Campbell v. Bruce (County) (Ont CA, 2016)

In this case the Court of Appeal commented as follows on the nature of the duty of care imposed by s.3 of the Occupier's Liability Act:
[26] ....... The leading case dealing with duty of care under the OLA is Waldick v. Malcolm, 1991 CanLII 71 (SCC), [1991] 2 S.C.R. 456. In that case, Iacobucci J. articulated the purpose of the OLA, at 477:
The goals of the Act are to promote, and indeed, require where circumstances warrant, positive action on the part of occupiers to make their premises reasonably safe.
[27] Iacobucci J. also discussed the contents of the duty of care under the OLA, at 472:
[T]he statutory duty on occupiers is framed quite generally, as indeed it must be. That duty is to take reasonable care in the circumstances to make the premises safe. That duty does not change but the factors which are relevant to an assessment of what constitutes reasonable care will necessarily be very specific to each fact situation – thus the proviso "such care as in all circumstances of the case is reasonable". [Emphasis in original.]
[28] The trial judge specifically cited and applied Waldick in his reasons for judgment. He considered the knowledge, decisions and actions of the appellant with respect to the design, construction and operation of the Trials Area of the Park.
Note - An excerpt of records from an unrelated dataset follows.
### config.mk
export PLATFORM = sky130hd
export DESIGN_NAME = char_display_driver_flat
export DESIGN_NICKNAME = d
export VERILOG_FILES = /design/src/logic/char_display_pkg.sv /design/src/logic/char_display_link_if.sv /design/src/logic/char_display_driver.sv /design/src/flat_wrapper.sv
export SDC_FILE = /design/constraint.sdc
export NUM_CORES = 1
export LEC_CHECK = 0
export BUFFER_PORTS_ARGS = -buffer_cell sky130_fd_sc_hd__buf_2
export CAP_MARGIN = 20
export CORE_MARGIN = 4
export CORE_UTILIZATION = 43
export CTS_BUF_LIST = sky130_fd_sc_hd__clkbuf_8
export CTS_CLUSTER_SIZE = 20
export DETAILED_ROUTE_END_ITERATION = 10
export MAX_ROUTING_LAYER = met4
export PLACE_DENSITY = 0.67
export SKIP_LAST_GASP = 1
export SLEW_MARGIN = 20
export SYNTH_ARGS = -nofsm -noshare
export SYNTH_HDL_FRONTEND = slang
export SYNTH_SLANG_ARGS = --single-unit
### constraint.sdc
create_clock -name aclk -period 2.6 [get_ports aclk]
set_clock_uncertainty 0.05 [all_clocks]
set_input_delay 0.13 -clock aclk [delete_from_list [all_inputs] [get_ports aclk]]
set_output_delay 0.13 -clock aclk [all_outputs]
set_load 0.01 [all_outputs]
### src/logic/char_display_pkg.sv
// Shared constants for the serial character display port and its driver.
// Assumes a 100 MHz aclk on both ends.
package char_display_pkg;
    // Timing
    localparam int CLK_MHZ = 100;
    localparam int LONG_WAIT_US = 1650;
    localparam int SHORT_WAIT_US = 40;
    localparam int LONG_WAIT_CYCLES = LONG_WAIT_US * CLK_MHZ;
    localparam int SHORT_WAIT_CYCLES = SHORT_WAIT_US * CLK_MHZ;
    localparam int SCK_HALF_CYCLES = 8;
    // Byte layout on the serial link
    localparam int NIBBLE_LSB = 0;
    localparam int SPARE_LSB = 4;
    localparam int RSEL_BIT = 6;
    localparam int ENABLE_BIT = 7;
    localparam int XFER_BITS = 8;
    localparam int XFERS_PER_NIBBLE = 3;
    // Display size
    localparam int MAX_CHARS = 80;
    // Commands; only clear and home need the long wait
    localparam logic [7:0] CMD_CLEAR = 8'h01;
    localparam logic [7:0] CMD_HOME = 8'h02;
    localparam logic [7:0] CMD_FUNCTION_2X40 = 8'h3C;
    // Driver register offsets
    localparam logic [3:0] REG_COMMAND = 4'h0;
    localparam logic [3:0] REG_STATUS = 4'h4;
    localparam logic [3:0] REG_PORT = 4'h8;
    localparam logic [7:0] PORT_RESET = 8'h00;
endpackage : char_display_pkg

### src/logic/char_display_link_if.sv
// Serial link between the display driver and the display port.
// Assumes the bench joins both ends through this interface.
`timescale 1ns/1ps
interface char_display_link_if;
    logic sclk;
    logic mosi;
    logic select_n;
    logic select_routed;
    modport port_end (input sclk, input mosi, input select_n, input select_routed);
    modport driver_end (output sclk, output mosi, output select_n, input select_routed);
endinterface : char_display_link_if

### src/logic/char_display_driver.sv
// Serial master that turns display bytes into three-transfer nibble writes.
// Assumes software on AXI4-Lite and a port at the far end of the link.
//
// Design decisions made here: the AXI4-Lite slave port and the address map.
`timescale 1ns/1ps
module char_display_driver
    import char_display_pkg::*;
#(
    parameter int LONG_WAIT = LONG_WAIT_CYCLES,
    parameter int SHORT_WAIT = SHORT_WAIT_CYCLES
)
(
    input wire logic aclk,
    input wire logic aresetn,
    char_display_link_if.driver_end link,
    input wire logic [3:0] s_axi_awaddr,
    input wire logic s_axi_awvalid,
    output logic s_axi_awready,
    input wire logic [31:0] s_axi_wdata,
    input wire logic [3:0] s_axi_wstrb,
    input wire logic s_axi_wvalid,
    output logic s_axi_wready,
    output logic [1:0] s_axi_bresp,
    output logic s_axi_bvalid,
    input wire logic s_axi_bready,
    input wire logic [3:0] s_axi_araddr,
    input wire logic s_axi_arvalid,
    output logic s_axi_arready,
    output logic [31:0] s_axi_rdata,
    output logic [1:0] s_axi_rresp,
    output logic s_axi_rvalid,
    input wire logic s_axi_rready
);
    // Wait counts must fit the 20-bit timer
    if (LONG_WAIT < 1 || SHORT_WAIT < 1 || LONG_WAIT >= (1 << 20) || SHORT_WAIT >= (1 << 20))
    begin : g_wait_check
        $error("wait counts out of range");
    end
    typedef enum logic [3:0] {
        IDLE = 4'b0001,
        SHIFT = 4'b0010,
        GAP = 4'b0100,
        WAIT = 4'b1000
    } drv_state_t;
    // ----------------------------------------
    // Sequencer state
    // ----------------------------------------
    drv_state_t state;
    drv_state_t next_state;
    logic [7:0] byte_q;
    logic [7:0] next_byte_q;
    logic rsel;
    logic next_rsel;
    logic half;
    logic next_half;
    logic [1:0] phase;
    logic [1:0] next_phase;
    logic [2:0] bitn;
    logic [2:0] next_bitn;
    logic [19:0] timer;
    logic [19:0] next_timer;
    logic [7:0] frame;
    logic [7:0] next_frame;
    logic sclk_q;
    logic next_sclk_q;
    logic mosi_q;
    logic next_mosi_q;
    logic sel_q;
    logic next_sel_q;
    logic [7:0] raw_q;
    logic [7:0] next_raw_q;
    logic start;
    logic start_raw;
    logic [8:0] cmd_data;
    logic busy;
    assign busy = (state != IDLE);
    assign link.sclk = sclk_q;
    assign link.mosi = mosi_q;
    assign link.select_n = sel_q;
    // Build one transfer: nibble, select, enable on middle transfer only
    function automatic logic [7:0] make_frame(input logic [3:0] nib, input logic rs,
                                              input logic en);
        make_frame = {en, rs, 2'b00, nib};
    endfunction : make_frame
    // Next-state logic of the nibble sequencer
    always_comb
    begin
        next_state = state;
        next_byte_q = byte_q;
        next_rsel = rsel;
        next_half = half;
        next_phase = phase;
        next_bitn = bitn;
        next_timer = timer;
        next_frame = frame;
        next_sclk_q = sclk_q;
        next_mosi_q = mosi_q;
        next_sel_q = sel_q;
        case (state)
            IDLE:
            begin
                next_sclk_q = 1'b0;
                next_sel_q = 1'b1;
                if (start)
                begin
                    next_byte_q = cmd_data[7:0];
                    next_rsel = cmd_data[8];
                    next_half = start_raw; // Raw byte: one transfer, then the wait
                    next_phase = start_raw ? 2'd2 : 2'd0;
                    next_bitn = 3'd7;
                    next_timer = 20'(SCK_HALF_CYCLES);
                    next_frame = start_raw ? cmd_data[7:0]
                        : make_frame(cmd_data[7:4], cmd_data[8], 1'b0);
                    next_sel_q = 1'b0;
                    next_mosi_q = next_frame[7];
                    next_state = SHIFT;
                end
            end
            SHIFT:
            begin
                if (timer > 20'd1)
                begin
                    next_timer = timer - 20'd1;
                end
                else
                begin
                    next_timer = 20'(SCK_HALF_CYCLES);
                    next_sclk_q = ~sclk_q;
                    if (sclk_q)
                    begin
                        if (bitn == 3'd0)
                        begin
                            next_state = GAP;
                            next_sel_q = 1'b1;
                        end
                        else
                        begin
                            next_bitn = bitn - 3'd1;
                            next_mosi_q = frame[bitn - 3'd1];
                        end
                    end
                end
            end
            GAP:
            begin
                if (timer > 20'd1)
                begin
                    next_timer = timer - 20'd1;
                end
                else if (phase < 2'(XFERS_PER_NIBBLE - 1))
                begin
                    next_phase = phase + 2'd1;
                    next_frame = {phase == 2'd0, frame[6:0]};
                    next_bitn = 3'd7;
                    next_timer = 20'(SCK_HALF_CYCLES);
                    next_sel_q = 1'b0;
                    next_mosi_q = next_frame[7];
                    next_state = SHIFT;
                end
                else if (!half)
                begin
                    next_half = 1'b1;
                    next_phase = 2'd0;
                    next_frame = make_frame(byte_q[3:0], rsel, 1'b0);
                    next_bitn = 3'd7;
                    next_timer = 20'(SCK_HALF_CYCLES);
                    next_sel_q = 1'b0;
                    next_mosi_q = next_frame[7];
                    next_state = SHIFT;
                end
                else
                begin
                    next_timer = (!rsel && (byte_q == CMD_CLEAR || byte_q == CMD_HOME))
                        ? 20'(LONG_WAIT) : 20'(SHORT_WAIT);
                    next_state = WAIT;
                end
            end
            WAIT:
            begin
                if (timer > 20'd1)
                begin
                    next_timer = timer - 20'd1;
                end
                else
                begin
                    next_state = IDLE;
                end
            end
            default:
            begin
                next_state = IDLE;
            end
        endcase
    end
    always_ff @(posedge aclk)
    begin
        if (!aresetn)
        begin
            state <= IDLE;
            byte_q <= 8'h00;
            rsel <= 1'b0;
            half <= 1'b0;
            phase <= 2'd0;
            bitn <= 3'd7;
            timer <= 20'h0_0000;
            frame <= 8'h00;
            sclk_q <= 1'b0;
            mosi_q <= 1'b0;
            sel_q <= 1'b1;
        end
        else
        begin
            state <= next_state;
            byte_q <= next_byte_q;
            rsel <= next_rsel;
            half <= next_half;
            phase <= next_phase;
            bitn <= next_bitn;
            timer <= next_timer;
            frame <= next_frame;
            sclk_q <= next_sclk_q;
            mosi_q <= next_mosi_q;
            sel_q <= next_sel_q;
        end
    end
    // ----------------------------------------
    // AXI4-Lite slave
    // ----------------------------------------
    logic aw_hold;
    logic next_aw_hold;
    logic [3:0] aw_addr;
    logic [3:0] next_aw_addr;
    logic w_hold;
    logic next_w_hold;
    logic [31:0] w_data;
    logic [31:0] next_w_data;
    logic next_awready;
    logic next_wready;
    logic next_bvalid;
    logic [1:0] next_bresp;
    logic next_arready;
    logic next_rvalid;
    logic [31:0] next_rdata;
    logic [1:0] next_rresp;
    logic do_write;
    assign do_write = aw_hold && w_hold && !s_axi_bvalid;
    assign start = do_write && !busy && s_axi_wstrb != 4'h0
        && (aw_addr == REG_COMMAND || aw_addr == REG_PORT);
    assign start_raw = (aw_addr == REG_PORT);
    assign cmd_data = w_data[8:0];
    // Capture address and data separately, answer when both held
    always_comb
    begin
        next_aw_hold = aw_hold;
        next_aw_addr = aw_addr;
        next_w_hold = w_hold;
        next_w_data = w_data;
        next_awready = 1'b0;
        next_wready = 1'b0;
        next_bvalid = s_axi_bvalid && !s_axi_bready;
        next_bresp = s_axi_bresp;
        next_raw_q = raw_q;
        next_arready = 1'b0;
        next_rvalid = s_axi_rvalid && !s_axi_rready;
        next_rdata = s_axi_rdata;
        next_rresp = s_axi_rresp;
        if (s_axi_awvalid && !aw_hold && !s_axi_awready)
        begin
            next_awready = 1'b1;
            next_aw_hold = 1'b1;
            next_aw_addr = s_axi_awaddr;
        end
        if (s_axi_wvalid && !w_hold && !s_axi_wready)
        begin
            next_wready = 1'b1;
            next_w_hold = 1'b1;
            next_w_data = s_axi_wdata;
        end
        if (do_write)
        begin
            next_aw_hold = 1'b0;
            next_w_hold = 1'b0;
            next_bvalid = 1'b1;
            next_bresp = 2'b00;
            if (aw_addr == REG_PORT && !busy)
            begin
                next_raw_q = w_data[7:0];
            end
            else if (aw_addr == REG_PORT || (aw_addr == REG_COMMAND && busy))
            begin
                next_bresp = 2'b10;
            end
            else if (aw_addr != REG_COMMAND)
            begin
                next_bresp = 2'b10;
            end
        end
        if (s_axi_arvalid && !s_axi_arready && !s_axi_rvalid)
        begin
            next_arready = 1'b1;
            next_rvalid = 1'b1;
            next_rresp = 2'b00;
            case (s_axi_araddr)
                REG_COMMAND: next_rdata = {23'h0, rsel, byte_q};
                REG_STATUS: next_rdata = {28'h0, state};
                REG_PORT: next_rdata = {24'h0, raw_q};
                default:
                begin
                    next_rdata = 32'h0000_0000;
                    next_rresp = 2'b10;
                end
            endcase
        end
    end
    always_ff @(posedge aclk)
    begin
        if (!aresetn)
        begin
            aw_hold <= 1'b0;
            aw_addr <= 4'h0;
            w_hold <= 1'b0;
            w_data <= 32'h0000_0000;
            raw_q <= PORT_RESET;
            s_axi_awready <= 1'b0;
            s_axi_wready <= 1'b0;
            s_axi_bvalid <= 1'b0;
            s_axi_bresp <= 2'b00;
            s_axi_arready <= 1'b0;
            s_axi_rvalid <= 1'b0;
            s_axi_rdata <= 32'h0000_0000;
            s_axi_rresp <= 2'b00;
        end
        else
        begin
            aw_hold <= next_aw_hold;
            aw_addr <= next_aw_addr;
            w_hold <= next_w_hold;
            w_data <= next_w_data;
            raw_q <= next_raw_q;
            s_axi_awready <= next_awready;
            s_axi_wready <= next_wready;
            s_axi_bvalid <= next_bvalid;
            s_axi_bresp <= next_bresp;
            s_axi_arready <= next_arready;
            s_axi_rvalid <= next_rvalid;
            s_axi_rdata <= next_rdata;
            s_axi_rresp <= next_rresp;
        end
    end
endmodule : char_display_driver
[29] In the context of an extensive discussion of these factors, I do not think that the trial judge’s use of the word “ensure” in the above passage equates to him saying that the municipality became in effect an “insurer” for all activities in the Park. Rather, a fair reading of the passage, in conjunction with the rest of the reasons on duty of care, is that “ensure” means “take appropriate care”.

[30] Nor do I think that the trial judge’s use of the words “catastrophic harm” means the trial judge improperly inserted the nature of the potential harm to users of the Park into the analysis. In discussing duty of care under the OLA in Kennedy v. Waterloo County Board of Education (1999), 1999 CanLII 3746 (ON CA), 45 O.R. (3d) 1 (C.A.), Feldman J.A. said, at 11-12:
In Veinot v. Kerr-Addison Mines Ltd., 1974 CanLII 20 (SCC), [1975] 2 S.C.R. 311 at p. 317, 51 D.L.R. (3d) 533, Dickson J, speaking for the majority, quoted with approval several factors listed by Lord Denning on the issue of whether an occupier has taken reasonable care:
The following excerpt from Lord Denning's judgment [Pannett v. McGuinness & Co. Ltd., [1972] 3 W.L.R. 387] aptly expresses in my opinion the more salient points a judge should have in mind when considering intrusions upon land:
The long and short of it is that you have to take into account all the circumstances of the case and see then whether the occupier ought to have done more than he did. (1) You must apply your common sense. You must take into account the gravity and likelihood of the probable injury. Ultra-hazardous activities require a man to be ultra-cautious in carrying them out. The more dangerous the activity, the more he should take steps to see that no one is injured by it.